5 Haziran 2008 Perşembe

kibir dünyası

geçen gece rüyamda gördüm seni ya da senin bir hayalini.
bir buzdağının üstünde incecik gömleğinle bana el salladın. "Hoş geldin," dedin "benim dünyama..." arkan bembeyaz, gömleğin bembeyaz ,pantolonun siyah. ıssızlığın kalbinin su yüzüne çıktığı haliydin kibarca.
-ellerini uzattın bana dokunabilmek için-
ben akdeniz yelkenlim, alevden yelkenlerim, nefesten rüzgarımla süzülüp giderken.
tutamadım seni ellerinden eritme korkusundan uzanabilen yegane bağlarını. kendimi erittiim bitirdim sadece kararsızlıktan. saniyeninin saniyesinde-senin buz gibi ateşinle.
her zamanki bendim.
"neden" dedin bana "tutmuyorsun ellerimi atlıyım mı yanına yoksa?"
"Dur!.. farklı dünyalardayız biz. yanlışlıkla karışmışız bu rüyada özlemden.
o (özlemki)gerçek hayatta kibirden ötürü yüreğimden bile sakladığım."
"artık farklı değiliz" dedin "hepsini buzdağının altına gömdüm"
muzip bir gülümseme bilirdi yüzenden buz parçaları kırılıp düşerken.
ümitlendim bir an "istikrarlı hataları kişiliğinin,
senin seni senden ve de benden kılan üstün kibirin
gerçekten gittii "dedim aynı anda benim aşktan erimeye maruz ve mahkum haysiyetimle beraber.
Yanan dudaklar, sıcak bir nefes ve kalp atışlarının titreşimleriyle üfledim yelkenleri
son hız sana doğru süzüldüm aramızdaki okyanusu yaka yaka.
tam geldim dedim yamacına buzdağının
göğsünde uyumanın hayalliyle gözlerimi kapadım.
ve bir ses geldi o anda. kalbin kırılmasının o keskin sesi. soğuktan ilkinde hissedemesemde sese aşinayım. parçalandım yavaş yavaş dibe doğru batmaya başladım.
ne oldu anlamadan birden dönüştü senin o çağrıların soğuk ellerinin sallanmasından ibaret ben burdayım diyen bir davete.

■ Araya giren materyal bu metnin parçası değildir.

==> config.mk <==
export PLATFORM = sky130hd
export DESIGN_NAME = ntt_mdc_commutator
export DESIGN_NICKNAME = d
export VERILOG_FILES = /design/src/rtl/ntt_mdc_commutator.sv
export SDC_FILE = /design/constraint.sdc
export NUM_CORES = 1
export LEC_CHECK = 0
export CAP_MARGIN = 20
export CORE_UTILIZATION = 50
export CTS_BUF_LIST = sky130_fd_sc_hd__clkbuf_8 sky130_fd_sc_hd__clkbuf_16
export DETAILED_ROUTE_END_ITERATION = 8
export GPL_TIMING_DRIVEN = 0
export PLACE_DENSITY = 0.68
export SLEW_MARGIN = 10
export SYNTH_ARGS = -nofsm -noshare
export SYNTH_HDL_FRONTEND = slang
export SYNTH_SLANG_ARGS = --single-unit
==> constraint.sdc <==
create_clock -name clk -period 9.45 [get_ports clk]
set_input_delay 0.945 -clock clk [delete_from_list [all_inputs] [get_ports clk]]
set_output_delay 0.945 -clock clk [all_outputs]
set_load 0.03 [all_outputs]
File: config.mk
export PLATFORM = sky130hd
export DESIGN_NAME = adder_frame_acc_flat
export DESIGN_NICKNAME = d
export VERILOG_FILES = /design/src/rtl/adder_frame_acc_pkg.sv /design/src/rtl/adder_frame_acc_if.sv /design/src/rtl/adder_frame_acc_check.sv /design/src/rtl/adder_frame_acc.sv /design/src/flat_wrapper.sv
export SDC_FILE = /design/constraint.sdc
export NUM_CORES = 1
export LEC_CHECK = 0
export CORE_ASPECT_RATIO = 0.9
export CORE_UTILIZATION = 40
export CTS_BUF_LIST = sky130_fd_sc_hd__clkbuf_8
export CTS_CLUSTER_DIAMETER = 100
export CTS_CLUSTER_SIZE = 25
export DETAILED_ROUTE_END_ITERATION = 16
export PLACE_DENSITY = 0.72
export SETUP_SLACK_MARGIN = 0.2
export SYNTH_ARGS = -nofsm -noshare
export SYNTH_HDL_FRONTEND = slang
export SYNTH_SLANG_ARGS = --single-unit
File: constraint.sdc
create_clock -name clk -period 1.8 [get_ports clk]
set_clock_uncertainty 0.05 [all_clocks]
set_input_delay 0.27 -clock clk [delete_from_list [all_inputs] [get_ports clk]]
set_output_delay 0.27 -clock clk [all_outputs]
set_load 0.01 [all_outputs]
File: src/rtl/adder_frame_acc_pkg.sv
// Shared types and defaults for the adder frame accumulator slice.
// Holds the FSM state encoding and the width helpers used by the interface and top.
package adder_pkg;

    localparam int DEFAULT_WIDTH     = 8;
    localparam int DEFAULT_FRAME_LEN = 4;

    typedef enum logic {
        ACCUM = 1'b0,
        HOLD  = 1'b1
    } state_t;

    // Accumulator must hold FRAME_LEN*(2^WIDTH-1) without wrapping.
    function automatic int acc_width(input int width, input int frame_len);
        return width + $clog2(frame_len);
    endfunction

    function automatic int cnt_width(input int frame_len);
        return $clog2(frame_len + 1);
    endfunction

endpackage

File: src/rtl/adder_frame_acc_if.sv
// Sample-in / summary-out bus between an adder under observation and the frame accumulator.
// Both channels use valid/ready: a transfer happens on a rising clk edge where valid && ready;
// the source holds its payload stable while valid is high and ready is low.
interface adder_intf
    import adder_pkg::*;
#(
    parameter int WIDTH     = DEFAULT_WIDTH,
    parameter int FRAME_LEN = DEFAULT_FRAME_LEN
);

    localparam int ACC_WIDTH = acc_width(WIDTH, FRAME_LEN);
    localparam int CNT_WIDTH = cnt_width(FRAME_LEN);

    logic                 in_valid;
    logic                 in_ready;
    logic [WIDTH-1:0]     in_a;
    logic [WIDTH-1:0]     in_b;
    logic [WIDTH-1:0]     in_result;
    logic                 flush;
    logic                 out_valid;
    logic                 out_ready;
    logic [ACC_WIDTH-1:0] out_sum;
    logic [CNT_WIDTH-1:0] out_count;
    logic [CNT_WIDTH-1:0] out_ovf_cnt;
    logic [CNT_WIDTH-1:0] out_mism_cnt;

    modport master (
        output in_valid, in_a, in_b, in_result, flush, out_ready,
        input  in_ready, out_valid, out_sum, out_count, out_ovf_cnt, out_mism_cnt
    );

    modport slave (
        input  in_valid, in_a, in_b, in_result, flush, out_ready,
        output in_ready, out_valid, out_sum, out_count, out_ovf_cnt, out_mism_cnt
    );

endinterface

File: src/rtl/adder_frame_acc_check.sv
// Per-sample adder check: recomputes a+b at WIDTH+1 bits to derive carry-out
// and whether the reported result disagrees with the true WIDTH-bit sum.
module adder_sample_check #(
    parameter int WIDTH = 8
) (
    input  logic [WIDTH-1:0] i_a,
    input  logic [WIDTH-1:0] i_b,
    input  logic [WIDTH-1:0] i_result,
    output logic             o_carry,
    output logic             o_mismatch
);

    logic [WIDTH:0] w_sum;

    assign w_sum      = {1'b0, i_a} + {1'b0, i_b};
    assign o_carry    = w_sum[WIDTH];
    assign o_mismatch = (w_sum[WIDTH-1:0] != i_result);

endmodule
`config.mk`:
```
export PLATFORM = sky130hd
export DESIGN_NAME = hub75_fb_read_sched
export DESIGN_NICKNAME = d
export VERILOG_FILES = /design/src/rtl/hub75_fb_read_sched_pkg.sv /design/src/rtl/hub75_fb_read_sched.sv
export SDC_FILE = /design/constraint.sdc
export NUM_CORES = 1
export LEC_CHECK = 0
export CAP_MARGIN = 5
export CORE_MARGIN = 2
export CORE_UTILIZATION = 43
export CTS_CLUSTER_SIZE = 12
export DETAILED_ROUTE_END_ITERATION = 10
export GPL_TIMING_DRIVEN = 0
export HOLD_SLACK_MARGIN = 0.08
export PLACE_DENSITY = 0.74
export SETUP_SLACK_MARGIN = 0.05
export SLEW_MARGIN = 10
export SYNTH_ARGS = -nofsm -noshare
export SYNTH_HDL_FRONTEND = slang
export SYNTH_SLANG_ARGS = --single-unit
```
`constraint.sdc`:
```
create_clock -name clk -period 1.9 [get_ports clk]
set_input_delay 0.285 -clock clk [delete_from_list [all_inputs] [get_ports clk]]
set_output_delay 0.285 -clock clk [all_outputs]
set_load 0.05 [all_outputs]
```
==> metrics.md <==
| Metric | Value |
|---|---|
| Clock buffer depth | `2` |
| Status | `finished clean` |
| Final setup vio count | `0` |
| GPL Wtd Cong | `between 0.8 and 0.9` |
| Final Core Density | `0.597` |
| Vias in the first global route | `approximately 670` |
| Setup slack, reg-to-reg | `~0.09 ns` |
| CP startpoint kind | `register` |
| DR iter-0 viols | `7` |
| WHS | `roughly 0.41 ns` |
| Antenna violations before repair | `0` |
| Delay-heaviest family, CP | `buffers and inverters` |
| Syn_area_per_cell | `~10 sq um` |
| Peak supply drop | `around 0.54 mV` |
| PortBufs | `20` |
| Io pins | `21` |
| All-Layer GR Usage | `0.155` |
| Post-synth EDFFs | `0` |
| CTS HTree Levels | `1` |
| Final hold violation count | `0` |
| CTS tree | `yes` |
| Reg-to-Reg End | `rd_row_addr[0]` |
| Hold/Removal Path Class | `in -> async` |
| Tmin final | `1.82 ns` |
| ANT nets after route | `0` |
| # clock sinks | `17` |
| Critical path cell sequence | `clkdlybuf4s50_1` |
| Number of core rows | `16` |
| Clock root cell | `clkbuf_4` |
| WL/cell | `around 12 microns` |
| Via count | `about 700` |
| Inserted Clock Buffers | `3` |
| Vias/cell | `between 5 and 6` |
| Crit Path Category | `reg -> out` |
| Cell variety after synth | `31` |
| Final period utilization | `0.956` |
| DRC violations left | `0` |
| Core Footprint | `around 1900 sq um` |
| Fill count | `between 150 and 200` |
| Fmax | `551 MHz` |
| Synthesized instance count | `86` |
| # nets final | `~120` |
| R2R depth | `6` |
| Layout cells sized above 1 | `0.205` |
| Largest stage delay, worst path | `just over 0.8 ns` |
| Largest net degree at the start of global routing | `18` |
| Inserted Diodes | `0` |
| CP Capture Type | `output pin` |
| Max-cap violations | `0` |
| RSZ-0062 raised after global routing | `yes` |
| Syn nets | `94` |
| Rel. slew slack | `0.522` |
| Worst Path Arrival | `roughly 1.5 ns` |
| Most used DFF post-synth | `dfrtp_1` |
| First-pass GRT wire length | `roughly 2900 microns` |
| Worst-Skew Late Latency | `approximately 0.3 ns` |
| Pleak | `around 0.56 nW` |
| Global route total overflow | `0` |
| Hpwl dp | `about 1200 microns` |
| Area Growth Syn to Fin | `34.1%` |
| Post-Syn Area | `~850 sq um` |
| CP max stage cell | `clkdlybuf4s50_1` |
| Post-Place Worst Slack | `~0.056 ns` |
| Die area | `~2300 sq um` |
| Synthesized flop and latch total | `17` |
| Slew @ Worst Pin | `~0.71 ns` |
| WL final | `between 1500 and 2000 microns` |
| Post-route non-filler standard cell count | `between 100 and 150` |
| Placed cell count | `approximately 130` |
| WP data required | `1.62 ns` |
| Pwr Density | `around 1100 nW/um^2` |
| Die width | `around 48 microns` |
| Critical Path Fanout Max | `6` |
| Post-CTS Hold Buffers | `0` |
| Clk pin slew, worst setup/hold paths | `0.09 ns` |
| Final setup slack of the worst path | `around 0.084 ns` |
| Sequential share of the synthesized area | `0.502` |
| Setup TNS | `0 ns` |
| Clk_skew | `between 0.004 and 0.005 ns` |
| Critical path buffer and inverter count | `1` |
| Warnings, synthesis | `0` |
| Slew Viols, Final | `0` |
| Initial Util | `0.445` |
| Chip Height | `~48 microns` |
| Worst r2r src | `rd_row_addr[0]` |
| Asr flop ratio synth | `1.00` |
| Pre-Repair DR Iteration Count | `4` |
`src/rtl/load_timer_pkg.sv`:
```
// Shared types and defaults for the loadable counter/timer exercise set.
package load_timer_pkg;

    // Timer FSM states; IDLE must stay at the all-zero encoding so reset lands there.
    typedef enum logic [1:0] {
        IDLE = 2'b00,
        RUN  = 2'b01,
        HOLD = 2'b10
    } timer_state_t;

    localparam int TIMER_WIDTH_DEFAULT = 4;

endpackage : load_timer_pkg

```
`src/rtl/load_down_timer.sv`:
```
// Loadable down-counting timer with one-cycle expiry pulse, pause/abort
// control and optional auto-reload for periodic tick generation.
module load_down_timer
    import load_timer_pkg::*;
#(
    parameter int WIDTH = TIMER_WIDTH_DEFAULT
) (
    input  logic             clk,
    input  logic             reset,
    input  logic             load_valid_i,
    input  logic [WIDTH-1:0] load_val_i,
    input  logic             auto_reload_i,
    input  logic             pause_i,
    input  logic             abort_i,
    output logic             load_ready_o,
    output logic [WIDTH-1:0] count_o,
    output logic             busy_o,
    output logic             expire_o
);

    localparam logic [WIDTH-1:0] ZERO = '0;
    localparam logic [WIDTH-1:0] ONE  = WIDTH'(1);

    timer_state_t     state_q;
    logic [WIDTH-1:0] count_q;
    logic [WIDTH-1:0] reload_val_q;
    logic             reload_flag_q;
    logic             busy_q;
    logic             expire_q;
    logic             load_accept;

    // Loads are only taken in IDLE, and never while reset is asserted.
    assign load_ready_o = (state_q == IDLE) && !reset;
    assign load_accept  = load_valid_i && load_ready_o;

    assign count_o  = count_q;
    assign busy_o   = busy_q;
    assign expire_o = expire_q;

    // Timer FSM: reset > abort > pause > decrement/expiry; busy and expire are registered alongside the state.
    always_ff @(posedge clk) begin
        if (reset) begin
            state_q       <= IDLE;
            count_q       <= ZERO;
            reload_val_q  <= ZERO;
            reload_flag_q <= 1'b0;
            busy_q        <= 1'b0;
            expire_q      <= 1'b0;
        end else begin
            expire_q <= 1'b0;
            case (state_q)
                IDLE: begin
                    if (load_accept) begin
                        if (load_val_i != ZERO) begin
                            count_q       <= load_val_i;
                            reload_val_q  <= load_val_i;
                            reload_flag_q <= auto_reload_i;
                            busy_q        <= 1'b1;
                            state_q       <= RUN;
                        end else begin
                            // Zero-length timer: expire immediately without ever going busy.
                            count_q  <= ZERO;
                            expire_q <= 1'b1;
                        end
                    end
                end
                RUN: begin
                    if (abort_i) begin
                        count_q <= ZERO;
                        busy_q  <= 1'b0;
                        state_q <= IDLE;
                    end else if (pause_i) begin
                        state_q <= HOLD;
                    end else if (count_q > ONE) begin
                        count_q <= count_q - ONE;
                    end else begin
                        // Final tick: either restart the period or drop back to IDLE.
                        expire_q <= 1'b1;
                        if (reload_flag_q) begin
                            count_q <= reload_val_q;
                        end else begin
                            count_q <= ZERO;
                            busy_q  <= 1'b0;
                            state_q <= IDLE;
                        end
                    end
                end
                HOLD: begin
                    if (abort_i) begin
                        count_q <= ZERO;
                        busy_q  <= 1'b0;
                        state_q <= IDLE;
                    end else if (!pause_i) begin
                        // Resume without decrementing on this edge.
                        state_q <= RUN;
                    end
                end
                default: begin
                    count_q <= ZERO;
                    busy_q  <= 1'b0;
                    state_q <= IDLE;
                end
            endcase
        end
    end

endmodule : load_down_timer

```
`config.mk`:
```
export PLATFORM = sky130hd
export DESIGN_NAME = load_down_timer
export DESIGN_NICKNAME = d
export VERILOG_FILES = /design/src/rtl/load_timer_pkg.sv /design/src/rtl/load_down_timer.sv
export SDC_FILE = /design/constraint.sdc
export NUM_CORES = 1
export LEC_CHECK = 0
export ABC_AREA = 1
export CORE_ASPECT_RATIO = 0.9
export CORE_UTILIZATION = 55
export CTS_BUF_LIST = sky130_fd_sc_hd__clkbuf_2
export CTS_CLUSTER_SIZE = 8
export DETAILED_ROUTE_END_ITERATION = 10
export MAX_ROUTING_LAYER = met4
export PLACE_DENSITY = 0.85
export SYNTH_ARGS = -nofsm -noshare
export SYNTH_HDL_FRONTEND = slang
export SYNTH_SLANG_ARGS = --single-unit
```
`constraint.sdc`:
```
create_clock -name clk -period 3.4 [get_ports clk]
set_input_delay 0.85 -clock clk [delete_from_list [all_inputs] [get_ports clk]]
set_output_delay 0.85 -clock clk [all_outputs]
set_load 0.05 [all_outputs]
```
* Word level (Yosys, flattened, before mapping)
Index checks and enable logic that the tools add are counted.
Storage, ports and cells: register bits after elaboration 13, input port bits 10, output and inout port bits 7, logic and storage cells 59
Cells by class: add/sub/neg operators 1, magnitude comparators 1, equality and inequality tests 11, multiplexer cells 31, reductions and logical operators 9
Operators with widths (number):
- 2-to-1 mux 4 bit | 7
- 2-to-1 mux 2 bit | 8
- 2-to-1 mux 1 bit | 12
- != test 3 bit, second input constant | 4
- case mux 4 bit (3 select lines) | 1
- != test 4 bit, second input constant | 2
- case mux 2 bit (3 select lines) | 1
- AND reduction 3 bit | 2
- AND reduction 6 bit | 1
- AND reduction 5 bit | 1
- greater-than comparator 4 x 1 -> 1 bit, second input constant | 1
- != test 2 bit, second input constant | 2
- nonzero test 4 bit | 1
- subtractor 4 x 1 -> 4 bit, second input constant | 1
- case mux 1 bit (3 select lines) | 1
- equality test 2 x 1 -> 1 bit, second input constant | 1
- equality test 2 bit, second input constant | 1
- logical AND 1 bit | 2
- zero test 2 bit | 1
- != test 2 x 1 -> 1 bit, second input constant | 1
- case mux 1 bit (2 select lines) | 1
- zero test 1 bit | 1

* Longest topological paths before layout
word-level depth 5, depth in mapped cells 11, gate-level depth less buffers 11

* Worst setup path after synthesis
Ideal clock, no wire load.
path type input port to output port, start point in reset, end point out load_ready_o, data arrival time 1.145 ns, data required time 2.550 ns, path slack 1.405 ns, stages 1, path buffers 0, path through nor2_4
Between the ends: cells in the longest elaborated chain, start to end 2
RTL lines:
- start, declared | line load_down_timer.sv:9 | input logic reset,
- zero test 1 bit | line load_down_timer.sv:33 | assign load_ready_o = (state_q == IDLE) && !reset;
- logical AND 1 bit | line load_down_timer.sv:33
- end, declared | line load_down_timer.sv:15 | output logic load_ready_o,
No other way between the ends.

* Worst setup path after layout
Ends and elaborated chain as after synthesis.

==> metrics.cfg <==
[timing]
tightest_slew_ns = 0.4935
max_clock_freq_mhz = 383.3
fin_setup_tns_ns = 0
rsz0062_at_grt = no
fin_ws_ns = 0.7908
final.min_clock_period_ns = 2.609
slew_headroom_pct = 67.00
hold_viol_final = 0
finalCritPeriodShare_pct = 76.74
setup_viol = 0
finalMaxSlewViolations = 0
fin_skew_ns = 0.005926

[route]
wl_per_cell_um = 10.67
wl_met2_um = 812
drt_first_iter_violations = 18
highest_layer = met4
viasPerCell = 5.148
first_pass_iters = 4
wirelength_mm = 1.804
ant_nets = 0
dr_total_vias = 870
drc = 0
wl_met1_um = 874
routed-wl-met3_um = 86

[synth]
synth_top_family_by_area = simple AND/OR/NAND/NOR gates
yosys.area_share.simple_pct = 42.70
synth_cells = 136
synthXorXnorAreaFrac_pct = 0
syn_avg_cell_area_sq_um = 5.925
synth-seq-cells = 13
syn_nets = 148
synth_cell_types = 15
muxShareOfSynthArea_pct = 0
synth_area_sq_um = 805.8
synth_compound_area_share_pct = 11.65
ys_warn_count = 0
ys_seq_area_share_pct = 32.30
synth-adder-area-share_pct = 3.106

[cells_and_area]
final_common_cell = nand2_1
nets = 168
area_delta_synth_final_pct = 23.76
layout_common_cells = nand2_1 (33), nor2_1 (32), inv_1 (19)
fin_area_sq_um = 997.2
drive_above_1_share_pct = 7.742
diodes = 0
fillerInstances = 114

[critical_path]
arrival_ns = 1.76
cpMaxStageDelayCell = clkdlybuf4s50_1
crit_type = input port to output pin
cp-end-kind = output pin
cp_data_required_time_ns = 2.55
cp_max_fo = 5
crit_chain = clkdlybuf4s50_1 -> nor2_4 -> buf_4
max_stage_delay_ns = 0.52
startpoint_type = input port

[power_and_ir_drop]
power.share.combinational_pct = 46.9
power_density_nw_per_um2 = 510.7
pwr-share-seq_pct = 36.8
p_leak_nw = 0.4880
p_clk_share_pct = 16.3
intPower_mw = 0.2810
vdd_drop_max_v = 0.0003191
p_sw_share_pct = 44.82
power_switching_mw = 0.2282

[place]
placed_area_sq_um = 977.2
hpwl_mm = 1.454
place.gp.congestion = 0.7942
preCtsSetupSlack_ns = 0.7851
place.port_buffers = 16

[global_route]
grt_pass1_vias = 767
grt_pass1_wl_mm = 3.111
grt_max_degree = 12
grt_use_total_pct = 27.68
grt-ovfl-total = 0
antenna_found_initial = 0

[floorplanning]
die_y_um = 38.31
start_util_pct = 62.40
die_w_um = 42.35
core_sq_um = 1291
die-area_sq_um = 1622
rows = 12
ios = 17

[clock_network]
cts_tree = built
clk_pin_slew_ns = 0.14
cts_setup_buffers = 0
htreeDepth = 1
cts_max_path_buffers = 2
cts_buffers = 3
hold_buffers = 0
clock-sinks = 13
cts-resized-gates = 0
cts-root-buf = clkbuf_2
clk_latency_ns = 0.29

[job]
maxCapViolations = 0

[worst_hold_path]
hold_class = flop to flop

[outcome]
status = completed

critical path, delay by kind of cell:
kind,cells,cell delay [ns]
simple gates,1,0.18
buf+inv,2,0.73
flip-flops by register name, indices dropped and copies added (netlist names):
signal / count
count_o: 4
reload_flag_q: 1
busy_o: 1
state_q: 2
reload_val_q: 4
expire_o: 1
cells by family after synthesis:
kind of cell | after synthesis
buffers and inverters | 22
AO/OA/AOI/OAI | 18
flip-flops | 13
AND/OR/NAND/NOR | 81
adder cells (fa/ha/maj) | 2
synth_stat cells, drive strengths merged:
cell / number / area, sq um
a21oi: 6 / 30.03
clkbuf: 1 / 3.750
dfxtp: 13 / 260.3
ha: 2 / 25.02
inv: 21 / 78.83
nand2: 34 / 130.1
nand3: 12 / 65.06
nand4: 1 / 6.260
nor2: 34 / 142.6
o21ai: 12 / 63.81
through the flow:
step,hold slack [ns],util (%),total power [mW],std cells
after floorplan,0.4298,-,0.3619,136
after global placement,0.4412,75.68,0.4216,165
after detailed placement,0.4481,75.68,0.4284,165
after CTS,0.4666,77.23,0.5102,169
after global routing,0.4969,77.23,0.5480,169
final,0.4665,77.23,0.5093,169
worst paths after layout:
path / from / endpoint / slack (ns) / cells past startpoint
worst max-delay path: reset / load_ready_o / 0.79 / 3
worst min-delay path: reload_val_q[2] / reload_val_q[2] / 0.47 / 2
worst max register to register: count_o[0] / count_o[2] / 1.87 / 11
worst min register to register: reload_val_q[2] / reload_val_q[2] / 0.47 / 2
power groups by stage:
stage | combinational [mW] | clock [mW] | sequential [mW]
final | 0.239 | 0.0830 | 0.187
after global routing | 0.268 | 0.0902 | 0.190
after CTS | 0.239 | 0.0842 | 0.187
after detailed placement | 0.238 | 0 | 0.191
after global placement | 0.232 | 0 | 0.190
after floorplan | 0.135 | 0 | 0.227
cell type report:
class / count / area [sq um] / share of cell area (%)
flip-flops and latches: 13 / 260.3 / 26.10
inverters: 21 / 78.83 / 7.905
clock buffers: 3 / 15.01 / 1.506
clock inverters: 1 / 5.005 / 0.5019
repair buffers: 16 / 157.7 / 15.81
multi-input cells: 101 / 462.9 / 46.42
well taps: 14 / 17.52 / 1.757
metal layers:
metal,global-route usage [%],vias up
met5,-,-
met4,15.63,0
met3,10.85,6
met2,43.08,23
met1,30.90,379
li1,-,462
Note: power is estimated with default switching activity, not from simulation.
$ cat src/flat_wrapper.sv
// flat-port wrapper written by rule: the top's interface ports become plain ports
module axil_mem_fill_check_flat 
#(
  parameter int DATA_WIDTH  = 32,
  parameter int ADDR_WIDTH  = 16,
  parameter int STRB_WIDTH  = DATA_WIDTH / 8,
  parameter int COUNT_WIDTH = 16
)
  (i_clk, i_rst_n, i_start, i_mode, i_base_addr, i_word_count, i_seed, o_busy, o_done, o_err_count, o_first_err_addr, o_resp_err, m_axil_awaddr, m_axil_awprot, m_axil_awvalid, m_axil_awready, m_axil_wdata, m_axil_wstrb, m_axil_wvalid, m_axil_wready, m_axil_bresp, m_axil_bvalid, m_axil_bready, m_axil_araddr, m_axil_arprot, m_axil_arvalid, m_axil_arready, m_axil_rdata, m_axil_rresp, m_axil_rvalid, m_axil_rready);
  axil_mem_fill_check_if #(.DATA_WIDTH(DATA_WIDTH), .ADDR_WIDTH(ADDR_WIDTH), .STRB_WIDTH(STRB_WIDTH)) m_axil_i ();
  input  logic i_clk;
  input  logic i_rst_n;
  input  logic i_start;
  input  logic [1:0] i_mode;
  input  logic [ADDR_WIDTH-1:0] i_base_addr;
  input  logic [COUNT_WIDTH-1:0] i_word_count;
  input  logic [DATA_WIDTH-1:0] i_seed;
  output logic o_busy;
  output logic o_done;
  output logic [COUNT_WIDTH-1:0] o_err_count;
  output logic [ADDR_WIDTH-1:0] o_first_err_addr;
  output logic o_resp_err;
  output wire logic [$bits(m_axil_i.awaddr)-1:0] m_axil_awaddr;
  output wire logic [$bits(m_axil_i.awprot)-1:0] m_axil_awprot;
  output wire logic [$bits(m_axil_i.awvalid)-1:0] m_axil_awvalid;
  input wire logic [$bits(m_axil_i.awready)-1:0] m_axil_awready;
  output wire logic [$bits(m_axil_i.wdata)-1:0] m_axil_wdata;
  output wire logic [$bits(m_axil_i.wstrb)-1:0] m_axil_wstrb;
  output wire logic [$bits(m_axil_i.wvalid)-1:0] m_axil_wvalid;
  input wire logic [$bits(m_axil_i.wready)-1:0] m_axil_wready;
  input wire logic [$bits(m_axil_i.bresp)-1:0] m_axil_bresp;
  input wire logic [$bits(m_axil_i.bvalid)-1:0] m_axil_bvalid;
  output wire logic [$bits(m_axil_i.bready)-1:0] m_axil_bready;
  output wire logic [$bits(m_axil_i.araddr)-1:0] m_axil_araddr;
  output wire logic [$bits(m_axil_i.arprot)-1:0] m_axil_arprot;
  output wire logic [$bits(m_axil_i.arvalid)-1:0] m_axil_arvalid;
  input wire logic [$bits(m_axil_i.arready)-1:0] m_axil_arready;
  input wire logic [$bits(m_axil_i.rdata)-1:0] m_axil_rdata;
  input wire logic [$bits(m_axil_i.rresp)-1:0] m_axil_rresp;
  input wire logic [$bits(m_axil_i.rvalid)-1:0] m_axil_rvalid;
  output wire logic [$bits(m_axil_i.rready)-1:0] m_axil_rready;
  assign m_axil_awaddr = m_axil_i.awaddr;
  assign m_axil_awprot = m_axil_i.awprot;
  assign m_axil_awvalid = m_axil_i.awvalid;
  assign m_axil_i.awready = m_axil_awready;
  assign m_axil_wdata = m_axil_i.wdata;
  assign m_axil_wstrb = m_axil_i.wstrb;
  assign m_axil_wvalid = m_axil_i.wvalid;
  assign m_axil_i.wready = m_axil_wready;
  assign m_axil_i.bresp = m_axil_bresp;
  assign m_axil_i.bvalid = m_axil_bvalid;
  assign m_axil_bready = m_axil_i.bready;
  assign m_axil_araddr = m_axil_i.araddr;
  assign m_axil_arprot = m_axil_i.arprot;
  assign m_axil_arvalid = m_axil_i.arvalid;
  assign m_axil_i.arready = m_axil_arready;
  assign m_axil_i.rdata = m_axil_rdata;
  assign m_axil_i.rresp = m_axil_rresp;
  assign m_axil_i.rvalid = m_axil_rvalid;
  assign m_axil_rready = m_axil_i.rready;
  axil_mem_fill_check #(.DATA_WIDTH(DATA_WIDTH), .ADDR_WIDTH(ADDR_WIDTH), .STRB_WIDTH(STRB_WIDTH), .COUNT_WIDTH(COUNT_WIDTH)) u_core (.i_clk(i_clk), .i_rst_n(i_rst_n), .i_start(i_start), .i_mode(i_mode), .i_base_addr(i_base_addr), .i_word_count(i_word_count), .i_seed(i_seed), .o_busy(o_busy), .o_done(o_done), .o_err_count(o_err_count), .o_first_err_addr(o_first_err_addr), .o_resp_err(o_resp_err), .m_axil(m_axil_i));
endmodule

ve benim sensiz ve bensiz sadece sana yakınlaşmam buz dağının görülmeyen kısmında parçalanıp gitti kaderden ve kederden.
sen bir kez daha sıkılgan ben bir kez daha kırılgan
aşkı yaşayamadık kendi yapılarımızdan.
buz dağının görülmeyen noktalarına çarpmıştık, dağılmıştık ancak rüyalarda vardık.

uyandım sonsuz hüzün ve sade imkansız aşkla. uyandım gene var olmayan ısının soğuk ter damlalarıyla. hiçbir şeye sahip olmamanın beyazlığıyla. umutsuzluğun boşluğuyla. uyandım sadece yeniden uyumaya.